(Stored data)
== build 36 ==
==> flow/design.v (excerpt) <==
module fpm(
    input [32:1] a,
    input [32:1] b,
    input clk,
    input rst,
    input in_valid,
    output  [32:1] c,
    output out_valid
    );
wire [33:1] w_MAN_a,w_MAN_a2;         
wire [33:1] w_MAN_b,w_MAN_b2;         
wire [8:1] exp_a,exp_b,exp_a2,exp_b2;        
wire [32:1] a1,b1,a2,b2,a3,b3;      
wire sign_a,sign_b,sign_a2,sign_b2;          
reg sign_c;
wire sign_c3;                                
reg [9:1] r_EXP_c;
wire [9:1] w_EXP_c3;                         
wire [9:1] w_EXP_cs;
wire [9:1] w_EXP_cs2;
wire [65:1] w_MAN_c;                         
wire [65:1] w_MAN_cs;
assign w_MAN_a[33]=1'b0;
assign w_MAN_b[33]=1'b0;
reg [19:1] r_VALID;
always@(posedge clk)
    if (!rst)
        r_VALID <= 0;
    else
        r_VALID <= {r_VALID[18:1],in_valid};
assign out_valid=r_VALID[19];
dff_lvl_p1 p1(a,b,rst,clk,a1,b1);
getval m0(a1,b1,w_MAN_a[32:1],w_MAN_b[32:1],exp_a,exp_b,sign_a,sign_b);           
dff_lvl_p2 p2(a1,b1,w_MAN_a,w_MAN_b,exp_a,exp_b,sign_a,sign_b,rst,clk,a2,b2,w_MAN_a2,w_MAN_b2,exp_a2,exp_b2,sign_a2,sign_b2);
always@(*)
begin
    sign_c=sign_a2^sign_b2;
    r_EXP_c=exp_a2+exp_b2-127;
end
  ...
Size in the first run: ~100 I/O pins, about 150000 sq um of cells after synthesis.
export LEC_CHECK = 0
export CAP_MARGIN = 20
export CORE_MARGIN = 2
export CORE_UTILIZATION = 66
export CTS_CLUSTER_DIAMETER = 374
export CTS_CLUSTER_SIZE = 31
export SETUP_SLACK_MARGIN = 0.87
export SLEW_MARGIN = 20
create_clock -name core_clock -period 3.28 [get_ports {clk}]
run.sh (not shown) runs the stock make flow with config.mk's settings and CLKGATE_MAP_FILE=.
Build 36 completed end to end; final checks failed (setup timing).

■ What is needed:
In the entries above, count each line holding "flow" and report the total and nothing more.

■ Result for this task:
2